REQUIRED ACTION:
Exactly as written, copy the lines that run from the start of the data below to the line containing "or below black", both ends included.

EXTRACTED MATERIAL:
===== src/design/vdr_pkg.sv =====
// Shared constants for the sliced-data and letterbox readback bank
package vdr_pkg;

  // Register subaddresses
  localparam logic [7:0] VDR_ADDR_FOUND       = 8'h90;
  localparam logic [7:0] VDR_ADDR_WIDE1       = 8'h91;
  localparam logic [7:0] VDR_ADDR_WIDE2       = 8'h92;
  localparam logic [7:0] VDR_ADDR_ENH1        = 8'h93;
  localparam logic [7:0] VDR_ADDR_ENH2        = 8'h94;
  localparam logic [7:0] VDR_ADDR_ENH3        = 8'h95;
  localparam logic [7:0] VDR_ADDR_COPY1       = 8'h96;
  localparam logic [7:0] VDR_ADDR_COPY2       = 8'h97;
  localparam logic [7:0] VDR_ADDR_COPY3       = 8'h98;
  localparam logic [7:0] VDR_ADDR_CAP1        = 8'h99;
  localparam logic [7:0] VDR_ADDR_CAP2        = 8'h9A;
  localparam logic [7:0] VDR_ADDR_LB_TOP      = 8'h9B;
  localparam logic [7:0] VDR_ADDR_LB_MID      = 8'h9C;
  localparam logic [7:0] VDR_ADDR_LB_BOT      = 8'h9D;

  // Status bit positions in the found register
  localparam int VDR_FOUND_WIDE_BIT = 0;
  localparam int VDR_FOUND_CAP_BIT  = 1;
  localparam int VDR_FOUND_ENH_BIT  = 2;
  localparam int VDR_FOUND_COPY_BIT = 3;

  // Payload widths of the sliced services
  localparam int VDR_WIDE_W = 14;
  localparam int VDR_ENH_W  = 20;
  localparam int VDR_COPY_W = 20;
  localparam int VDR_CAP_W  = 16;

  // Parity position inside a caption byte
  localparam int VDR_PARITY_BIT = 7;

  // Reserved bit of the third enhanced-definition byte
  localparam int VDR_ENH3_RSVD_BIT = 5;

  // Letterbox measurement
  localparam int         VDR_LINE_W     = 10;
  localparam logic [7:0] VDR_BLACK_LUMA = 8'h20;
  localparam logic [7:0] VDR_CNT_MAX    = 8'hFF;

  // Reset values
  localparam logic [7:0] VDR_BYTE_RST = 8'h00;

endpackage


===== src/design/vdr_line_if.sv =====
// Carrier from the line judge to the letterbox field logic
`timescale 1ns/1ps
`default_nettype none
interface vdr_line_if;
  logic line_done;   // One-cycle pulse, a line of active video has ended
  logic line_black;  // Valid with line_done, every pixel was at or below black
  logic field_done;  // One-cycle pulse, field ended, in the same cycle as its last line_done
  modport judge (output line_done, output line_black, output field_done);
  modport field (input line_done, input line_black, input field_done);
endinterface
`default_nettype wire


===== src/design/vdr_svc_capture.sv =====
// Capture of one sliced service payload and its detection flag
`timescale 1ns/1ps
`default_nettype none
module vdr_svc_capture
  import vdr_pkg::*;
#(
  parameter int W = 8
) (
  // Clock and reset
  input  wire logic         clk_sys_in,
  input  wire logic         rstn_in,
  // Slicer side
  input  wire logic         valid_in,
  input  wire logic [W-1:0] data_in,
  input  wire logic         field_start_in,
  // Bank side
  output logic      [W-1:0] data_out,
  output logic              found_out
);

  typedef struct packed {
    logic [W-1:0] data;
    logic         got;
    logic         found;
  } vdr_svc_state_t;

  vdr_svc_state_t state_reg;
  vdr_svc_state_t state_next;

  // Payload holds until the next decode; flag follows the last field
  always_comb begin
    state_next = state_reg;
    if (field_start_in) begin
      state_next.found = state_reg.got;
      state_next.got   = 1'b0;
    end
    // A decode in the boundary cycle wins over the field clear
    if (valid_in) begin
      state_next.data  = data_in;
      state_next.got   = 1'b1;
      state_next.found = 1'b1;
    end
  end

  // State register, cleared by reset
  always_ff @(posedge clk_sys_in or negedge rstn_in) begin
    if (!rstn_in) begin
      state_reg <= '0;
    end else begin
      state_reg <= state_next;
    end
  end

  assign data_out  = state_reg.data;
  assign found_out = state_reg.found;

endmodule // vdr_svc_capture
`default_nettype wire


===== src/design/vdr_line_judge.sv =====
// Per-line black detector working on the luma stream alone
`timescale 1ns/1ps
`default_nettype none
module vdr_line_judge
  import vdr_pkg::*;
(
  // Clock and reset
  input  wire logic       clk_sys_in,
  input  wire logic       rstn_in,
  // Video timing and pixels
  input  wire logic       pix_valid_in,
  input  wire logic [7:0] luma_in,
  input  wire logic       line_start_in,
  input  wire logic       field_start_in,
  input  wire logic       field_end_in,
  // Line verdicts
  vdr_line_if.judge       line_if
);

  typedef struct packed {
    logic in_field;
    logic seen;
    logic black;
    logic done;
    logic verdict;
    logic fdone;
  } vdr_judge_state_t;

  vdr_judge_state_t state_reg;
  vdr_judge_state_t state_next;

  // Close a line at the next line start or at field end
  always_comb begin
    state_next       = state_reg;
    state_next.done  = 1'b0;
    state_next.fdone = 1'b0;
    if (state_reg.in_field && state_reg.seen && (line_start_in || field_end_in)) begin
      state_next.done    = 1'b1;
      state_next.verdict = state_reg.black;
    end
    if (field_end_in && state_reg.in_field) begin
      state_next.fdone    = 1'b1;
      state_next.in_field = 1'b0;
    end
    if (field_start_in) begin
      state_next.in_field = 1'b1;
    end
    if (line_start_in || field_start_in) begin
      state_next.seen  = 1'b0;
      state_next.black = 1'b1;
    end
    if (pix_valid_in && state_next.in_field) begin
      state_next.seen = 1'b1;
      if (luma_in > VDR_BLACK_LUMA) begin
        state_next.black = 1'b0;
      end
    end
  end

  // State register, cleared by reset
  always_ff @(posedge clk_sys_in or negedge rstn_in) begin
    if (!rstn_in) begin
      state_reg <= '0;
    end else begin
      state_reg <= state_next;
    end
  end

  assign line_if.line_done  = state_reg.done;
  assign line_if.line_black = state_reg.verdict;
  assign line_if.field_done = state_reg.fdone;

endmodule // vdr_line_judge
`default_nettype wire


===== src/design/vdr_readback.sv =====
// Read-only bank of sliced VBI data and letterbox line counts
//
// What this block does
// - Wide-screen payload reads back in two byte registers, top two bits of the second read 0.
// - Enhanced-definition payload reads back in three bytes, bits 7 and 6 of the third read 0.
// - Bit 5 of the third enhanced-definition byte is reserved and carries no meaning.
// - The first caption byte register holds the caption parity bit in bit 7 above seven data bits.
// - The second caption byte register also holds its parity bit in bit 7.
// - The run of black lines at the top of active video is counted and read as 8 bits.
// - With subtitles present, black lines in the lower half of active video are counted and read.
// - The run of black lines at the bottom of active video is counted and read as 8 bits.
// - Each field is inspected at its start and its end and the counts are refreshed once per field.
// - Line counting uses picture content only, independent of any sliced signalling.
// - A status register shows wide-screen, caption, enhanced and copy detection in bits 0 to 3.
//
// Register map, all read-only; other subaddresses read 8'h00
// 8'h90  found flags: bit 0 wide, 1 caption, 2 enhanced, 3 copy
// 8'h91  wide-screen payload bits 7..0
// 8'h92  wide-screen payload bits 13..8, bits 7..6 read 0
// 8'h93  enhanced payload bits 7..0
// 8'h94  enhanced payload bits 15..8
// 8'h95  enhanced payload bits 19..16, bits 7..4 read 0
// 8'h96  copy payload bits 7..0
// 8'h97  copy payload bits 15..8
// 8'h98  copy payload bits 19..16, bits 7..4 read 0
// 8'h99  first caption byte as received, parity in bit 7
// 8'h9a  second caption byte as received, parity in bit 7
// 8'h9b  black lines above the picture
// 8'h9c  black lines in the lower half, 0 without subtitles
// 8'h9d  black lines below the picture
//
// Timing
// A read taken on one edge answers on the next: valid for one cycle,
// the byte standing until the next read; reads may run back to back.
// Counts of a field are published one cycle after its end strobe.
// Keep two cycles between a field end and the next field start: a
// start in the publish cycle drops the counts of the field just ended.
// Every input is taken as synchronous to the one core clock.
//
// Limitations
// Caption parity is passed through, never checked.
// Reserved and undefined bits read 0; counts stop at 255.
// Bytes of one payload are not frozen together, see the read mux.
// A field in which no line closed publishes zero counts.
// Found flags follow whole fields, see the capture module.
`timescale 1ns/1ps
`default_nettype none
module vdr_readback
  import vdr_pkg::*;
(
  // Clock and reset
  input  wire logic                  clk_sys_in,
  input  wire logic                  rstn_in,
  // Wide-screen slicer
  input  wire logic                  wide_valid_in,
  input  wire logic [VDR_WIDE_W-1:0] wide_data_in,
  // Enhanced-definition slicer
  input  wire logic                  enh_valid_in,
  input  wire logic [VDR_ENH_W-1:0]  enh_data_in,
  // Copy-management slicer
  input  wire logic                  copy_valid_in,
  input  wire logic [VDR_COPY_W-1:0] copy_data_in,
  // Caption slicer, two bytes as received, parity in bit 7 of each
  input  wire logic                  cap_valid_in,
  input  wire logic [VDR_CAP_W-1:0]  cap_data_in,
  // Active video
  input  wire logic                  pix_valid_in,
  input  wire logic [7:0]            luma_in,
  input  wire logic                  line_start_in,
  input  wire logic                  field_start_in,
  input  wire logic                  field_end_in,
  // Register read port, subaddressed
  input  wire logic                  reg_rd_in,
  input  wire logic [7:0]            reg_addr_in,
  output logic      [7:0]            reg_rdata_out,
  output logic                       reg_rvalid_out
);

  // Bank state. The open field's counters are never read by the host;
  // only the *_out copies are, so a read in mid-field sees the result
  // of the whole previous field and never a count still growing.
  typedef struct packed {
    logic [7:0]            rdata;
    logic                  rvalid;
    logic [VDR_LINE_W-1:0] line_cnt;
    logic [VDR_LINE_W-1:0] prev_total;
    logic [7:0]            top_cnt;
    logic                  top_done;
    logic [7:0]            bot_run;
    logic [7:0]            mid_cnt;
    logic                  low_black;
    logic                  subtitle;
    logic [7:0]            top_out;
    logic [7:0]            mid_out;
    logic [7:0]            bot_out;
  } vdr_bank_state_t;

  vdr_bank_state_t state_reg;
  vdr_bank_state_t state_next;

  vdr_line_if line_if ();

  logic [VDR_WIDE_W-1:0] wide_data;
  logic [VDR_ENH_W-1:0]  enh_data;
  logic [VDR_COPY_W-1:0] copy_data;
  logic [VDR_CAP_W-1:0]  cap_data;
  logic                  wide_found;
  logic                  enh_found;
  logic                  copy_found;
  logic                  cap_found;
  logic                  lower_half;

  // Saturating 8-bit line count, a tall black border must not wrap
  // to a small value and pass for a thin one
  function automatic logic [7:0] vdr_sat_inc(input logic [7:0] v);
    vdr_sat_inc = (v == VDR_CNT_MAX) ? v : v + 8'h01;
  endfunction

  // Each capture keeps the last payload of its service until a newer
  // one arrives, so a service that drops out still reads its old bytes;
  // the found flag tells the host whether the bytes are current.
  // One capture per sliced service
  vdr_svc_capture #(.W(VDR_WIDE_W)) u_wide (
    .clk_sys_in     (clk_sys_in),
    .rstn_in        (rstn_in),
    .valid_in       (wide_valid_in),
    .data_in        (wide_data_in),
    .field_start_in (field_start_in),
    .data_out       (wide_data),
    .found_out      (wide_found)
  );

  vdr_svc_capture #(.W(VDR_ENH_W)) u_enh (
    .clk_sys_in     (clk_sys_in),
    .rstn_in        (rstn_in),
    .valid_in       (enh_valid_in),
    .data_in        (enh_data_in),
    .field_start_in (field_start_in),
    .data_out       (enh_data),
    .found_out      (enh_found)
  );

  vdr_svc_capture #(.W(VDR_COPY_W)) u_copy (
    .clk_sys_in     (clk_sys_in),
    .rstn_in        (rstn_in),
    .valid_in       (copy_valid_in),
    .data_in        (copy_data_in),
    .field_start_in (field_start_in),
    .data_out       (copy_data),
    .found_out      (copy_found)
  );

  vdr_svc_capture #(.W(VDR_CAP_W)) u_cap (
    .clk_sys_in     (clk_sys_in),
    .rstn_in        (rstn_in),
    .valid_in       (cap_valid_in),
    .data_in        (cap_data_in),
    .field_start_in (field_start_in),
    .data_out       (cap_data),
    .found_out      (cap_found)
  );

  // The judge sees only pixels and timing, never the sliced payloads,
  // so the format can be inferred from the picture with no signalling
  // present at all.
  // Black-line verdict per line of active video
  vdr_line_judge u_judge (
    .clk_sys_in     (clk_sys_in),
    .rstn_in        (rstn_in),
    .pix_valid_in   (pix_valid_in),
    .luma_in        (luma_in),
    .line_start_in  (line_start_in),
    .field_start_in (field_start_in),
    .field_end_in   (field_end_in),
    .line_if        (line_if.judge)
  );

  // Lower half judged against the previous field's height, since the
  // present height is unknown until the field ends; the first field
  // after reset therefore has no lower half
  assign lower_half = (state_reg.prev_total != '0) &&
                      (state_reg.line_cnt >= (state_reg.prev_total >> 1));

  // Letterbox pass, once per field:
  // line_cnt numbers the closed lines of the field from zero;
  // top_cnt grows while every line so far was black, then freezes;
  // bot_run grows on black lines and restarts on a picture line, so
  // at field end it holds the trailing black run;
  // mid_cnt counts black lower-half lines and is published only when
  // a picture line followed one of them, taken to be a subtitle row.
  // A subtitle row that is itself dark enough to pass for black is
  // not told apart from the border; the threshold is a trade between
  // dim pictures read as black and grey borders read as picture.
  // Letterbox field logic
  always_comb begin
    state_next        = state_reg;
    // Valid pulses one cycle per taken read
    state_next.rvalid = 1'b0;
    if (field_start_in) begin
      state_next.line_cnt  = '0;
      state_next.top_cnt   = VDR_BYTE_RST;
      state_next.top_done  = 1'b0;
      state_next.bot_run   = VDR_BYTE_RST;
      state_next.mid_cnt   = VDR_BYTE_RST;
      state_next.low_black = 1'b0;
      state_next.subtitle  = 1'b0;
    end else if (line_if.line_done) begin
      // Line index stops at the top of its range
      if (state_reg.line_cnt != '1) begin
        state_next.line_cnt = state_reg.line_cnt + VDR_LINE_W'(1);
      end
      if (line_if.line_black) begin
        if (!state_reg.top_done) begin
          state_next.top_cnt = vdr_sat_inc(state_reg.top_cnt);
        end
        state_next.bot_run = vdr_sat_inc(state_reg.bot_run);
        if (lower_half) begin
          state_next.mid_cnt   = vdr_sat_inc(state_reg.mid_cnt);
          state_next.low_black = 1'b1;
        end
      end else begin
        // A picture line ends the top run and restarts the bottom run
        state_next.top_done = 1'b1;
        state_next.bot_run  = VDR_BYTE_RST;
        // picture below black band means subtitles
        if (lower_half && state_reg.low_black) begin
          state_next.subtitle = 1'b1;
        end
      end
    end
    if (line_if.field_done && !field_start_in) begin
      state_next.top_out    = state_next.top_cnt;
      state_next.bot_out    = state_next.bot_run;
      state_next.mid_out    = state_next.subtitle ? state_next.mid_cnt : VDR_BYTE_RST;
      state_next.prev_total = state_next.line_cnt;
    end
    // Bytes of one payload are not snapshotted: a decode that lands
    // between two byte reads gives a mix of old and new bytes, so a
    // host wanting a coherent word reads all its bytes within a field.
    // Register read, unmapped subaddresses return zero
    if (reg_rd_in) begin
      state_next.rvalid = 1'b1;
      unique case (reg_addr_in)
        VDR_ADDR_FOUND: begin
          state_next.rdata                     = VDR_BYTE_RST;
          state_next.rdata[VDR_FOUND_WIDE_BIT] = wide_found;
          state_next.rdata[VDR_FOUND_CAP_BIT]  = cap_found;
          state_next.rdata[VDR_FOUND_ENH_BIT]  = enh_found;
          state_next.rdata[VDR_FOUND_COPY_BIT] = copy_found;
        end
        VDR_ADDR_WIDE1: state_next.rdata = wide_data[7:0];
        VDR_ADDR_WIDE2: state_next.rdata = {2'b00, wide_data[13:8]};
        VDR_ADDR_ENH1:  state_next.rdata = enh_data[7:0];
        VDR_ADDR_ENH2:  state_next.rdata = enh_data[15:8];
        VDR_ADDR_ENH3: begin
          state_next.rdata                    = {4'h0, enh_data[19:16]};
          state_next.rdata[VDR_ENH3_RSVD_BIT] = 1'b0;
        end
        VDR_ADDR_COPY1: state_next.rdata = copy_data[7:0];
        VDR_ADDR_COPY2: state_next.rdata = copy_data[15:8];
        VDR_ADDR_COPY3: state_next.rdata = {4'h0, copy_data[19:16]};
        VDR_ADDR_CAP1:  state_next.rdata = {cap_data[VDR_PARITY_BIT], cap_data[6:0]};
        VDR_ADDR_CAP2:  state_next.rdata = {cap_data[8+VDR_PARITY_BIT], cap_data[14:8]};
        VDR_ADDR_LB_TOP: state_next.rdata = state_reg.top_out;
        VDR_ADDR_LB_MID: state_next.rdata = state_reg.mid_out;
        VDR_ADDR_LB_BOT: state_next.rdata = state_reg.bot_out;
        default:        state_next.rdata = VDR_BYTE_RST;
      endcase
    end
  end

  // State register; reset empties every count and the read answer, so
  // the whole bank reads 8'h00 until the first decode and field end
  always_ff @(posedge clk_sys_in or negedge rstn_in) begin
    if (!rstn_in) begin
      state_reg <= '0;
    end else begin
      state_reg <= state_next;
    end
  end

  // Outputs straight from the state flops
  // so the host never sees a glitch of the read mux
  assign reg_rdata_out  = state_reg.rdata;
  assign reg_rvalid_out = state_reg.rvalid;

endmodule // vdr_readback
`default_nettype wire


===== config.mk =====
export PLATFORM = sky130hd
export DESIGN_NAME = vdr_readback
export DESIGN_NICKNAME = d
export VERILOG_FILES = /design/src/design/vdr_pkg.sv /design/src/design/vdr_line_if.sv /design/src/design/vdr_svc_capture.sv /design/src/design/vdr_line_judge.sv /design/src/design/vdr_readback.sv
export SDC_FILE = /design/constraint.sdc
export NUM_CORES = 1
export LEC_CHECK = 0
export ABC_AREA = 1
export BUFFER_PORTS_ARGS = -buffer_cell sky130_fd_sc_hd__buf_4
export CORE_MARGIN = 2
export CORE_UTILIZATION = 30
export CTS_CLUSTER_SIZE = 30
export DETAILED_ROUTE_END_ITERATION = 12
export SYNTH_ARGS = -nofsm -noshare
export SYNTH_HDL_FRONTEND = slang
export SYNTH_SLANG_ARGS = --single-unit

===== constraint.sdc =====
create_clock -name clk_sys_in -period 2.3 [get_ports clk_sys_in]
set_input_delay 0.23 -clock clk_sys_in [delete_from_list [all_inputs] [get_ports clk_sys_in]]
set_output_delay 0.23 -clock clk_sys_in [all_outputs]
set_load 0.01 [all_outputs]

==> results of run 1 <==
routing by layer:
layer / global-route usage (%) / part of all wire [%] / routed length [um] / vias to the layer above
met1: 20.3 / 49 / 10200 / 3215
met5: 0 / 0 / 0 / -
li1: - / - / - / 3493
met3: 2.75 / 4.0 / 827 / 31
met2: 23.6 / 45 / 9350 / 160
met4: 5.76 / 2.5 / 515 / 0
through the flow:
stage / power, uW / area, um^2 / instances
finish: 6910 / 10200 / 1498
global route: 7260 / 10200 / 1498
CTS: 6980 / 10200 / 1498
global placement: 4110 / 9370 / 1444
floorplan: 3740 / 8230 / 1023
detailed placement: 4120 / 9370 / 1444
cells by family (layout without fill, tap and decap cells):
logic type               count (synthesis)  after routing  synth area share, %
buffers and inverters                  164            298                 8.24
AO/OA/AOI/OAI                          126            126                 8.83
multiplexers                             8              8                 1.09
flip-flops                             164            164                 49.9
XOR/XNOR                                10             10                 1.06
adder cells (fa/ha/maj)                 13             13                 1.98
AND/OR/NAND/NOR                        538            538                 28.9
final cells by class:
class | count | area [um^2]
multi-input cells | 695 | 3450
clock inverters | 15 | 161
clock buffers | 17 | 425
inverters | 126 | 473
repair buffers | 140 | 1130
fillers | 2777 | 16800
flip-flops and latches | 164 | 4100
well taps | 341 | 427
worst max-delay path, stage by stage (launching register included):
cell and delay, ns:
dfrtp_1 0.46, ha_1 0.33, nand2_1 0.08, nor2_2 0.16
nand3_2 0.11, nand3_4 0.15, nand3b_4 0.12, a21oi_4 0.20
nand3_1 0.11, nand2_1 0.07
path summary, 6_finish.rpt:
| kind | from | cells after the start | end |
|---|---|---|---|
| min in group asynchronous | rstn_in | 2 | u_enh.data_out[15] |
| setup / recovery | state_reg[69] | 9 | state_reg[12] |
| hold reg to reg | u_judge.state_reg[5] | 2 | u_judge.line_if.field_done |
| setup reg to reg | state_reg[69] | 9 | state_reg[12] |
| hold / removal | copy_data_in[10] | 3 | u_copy.data_out[10] |
| max in group asynchronous | rstn_in | 3 | u_copy.data_out[3] |
where the power goes:
| group | leakage, uW | switching [uW] | internal [uW] | total (uW) |
|---|---|---|---|---|
| clock | 0.000287 | 1360 | 1460 | 2820 |
| sequential | 0.00209 | 139 | 3090 | 3220 |
| combinational | 0.00272 | 513 | 352 | 865 |
Yosys cell counts (4+ instances only):
library cell | n | area share, %
dfrtp_1 | 164 | 50
o21ai_0 | 68 | 4.1
buf_4 | 11 | 1.0
o22ai_1 | 9 | 0.68
clkbuf_1 | 19 | 0.87
nand2_1 | 336 | 15
nor2_1 | 70 | 3.2
nor3_1 | 14 | 0.85
a21oi_1 | 13 | 0.79
nand3_2 | 8 | 0.97
mux2_2 | 8 | 1.1
ha_1 | 13 | 2.0
nand3_1 | 64 | 3.9
o21ai_1 | 12 | 0.73
nand2_2 | 5 | 0.38
nor2_2 | 7 | 0.53
inv_1 | 118 | 5.4
inv_2 | 7 | 0.32
o211ai_1 | 4 | 0.36
nand4_1 | 14 | 1.1
buf_2 | 5 | 0.30
o21ai_2 | 8 | 0.85
xor2_1 | 9 | 0.96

YOUR SOLUTION:
===== src/design/vdr_pkg.sv =====
// Shared constants for the sliced-data and letterbox readback bank
package vdr_pkg;

  // Register subaddresses
  localparam logic [7:0] VDR_ADDR_FOUND       = 8'h90;
  localparam logic [7:0] VDR_ADDR_WIDE1       = 8'h91;
  localparam logic [7:0] VDR_ADDR_WIDE2       = 8'h92;
  localparam logic [7:0] VDR_ADDR_ENH1        = 8'h93;
  localparam logic [7:0] VDR_ADDR_ENH2        = 8'h94;
  localparam logic [7:0] VDR_ADDR_ENH3        = 8'h95;
  localparam logic [7:0] VDR_ADDR_COPY1       = 8'h96;
  localparam logic [7:0] VDR_ADDR_COPY2       = 8'h97;
  localparam logic [7:0] VDR_ADDR_COPY3       = 8'h98;
  localparam logic [7:0] VDR_ADDR_CAP1        = 8'h99;
  localparam logic [7:0] VDR_ADDR_CAP2        = 8'h9A;
  localparam logic [7:0] VDR_ADDR_LB_TOP      = 8'h9B;
  localparam logic [7:0] VDR_ADDR_LB_MID      = 8'h9C;
  localparam logic [7:0] VDR_ADDR_LB_BOT      = 8'h9D;

  // Status bit positions in the found register
  localparam int VDR_FOUND_WIDE_BIT = 0;
  localparam int VDR_FOUND_CAP_BIT  = 1;
  localparam int VDR_FOUND_ENH_BIT  = 2;
  localparam int VDR_FOUND_COPY_BIT = 3;

  // Payload widths of the sliced services
  localparam int VDR_WIDE_W = 14;
  localparam int VDR_ENH_W  = 20;
  localparam int VDR_COPY_W = 20;
  localparam int VDR_CAP_W  = 16;

  // Parity position inside a caption byte
  localparam int VDR_PARITY_BIT = 7;

  // Reserved bit of the third enhanced-definition byte
  localparam int VDR_ENH3_RSVD_BIT = 5;

  // Letterbox measurement
  localparam int         VDR_LINE_W     = 10;
  localparam logic [7:0] VDR_BLACK_LUMA = 8'h20;
  localparam logic [7:0] VDR_CNT_MAX    = 8'hFF;

  // Reset values
  localparam logic [7:0] VDR_BYTE_RST = 8'h00;

endpackage


===== src/design/vdr_line_if.sv =====
// Carrier from the line judge to the letterbox field logic
`timescale 1ns/1ps
`default_nettype none
interface vdr_line_if;
  logic line_done;   // One-cycle pulse, a line of active video has ended
  logic line_black;  // Valid with line_done, every pixel was at or below black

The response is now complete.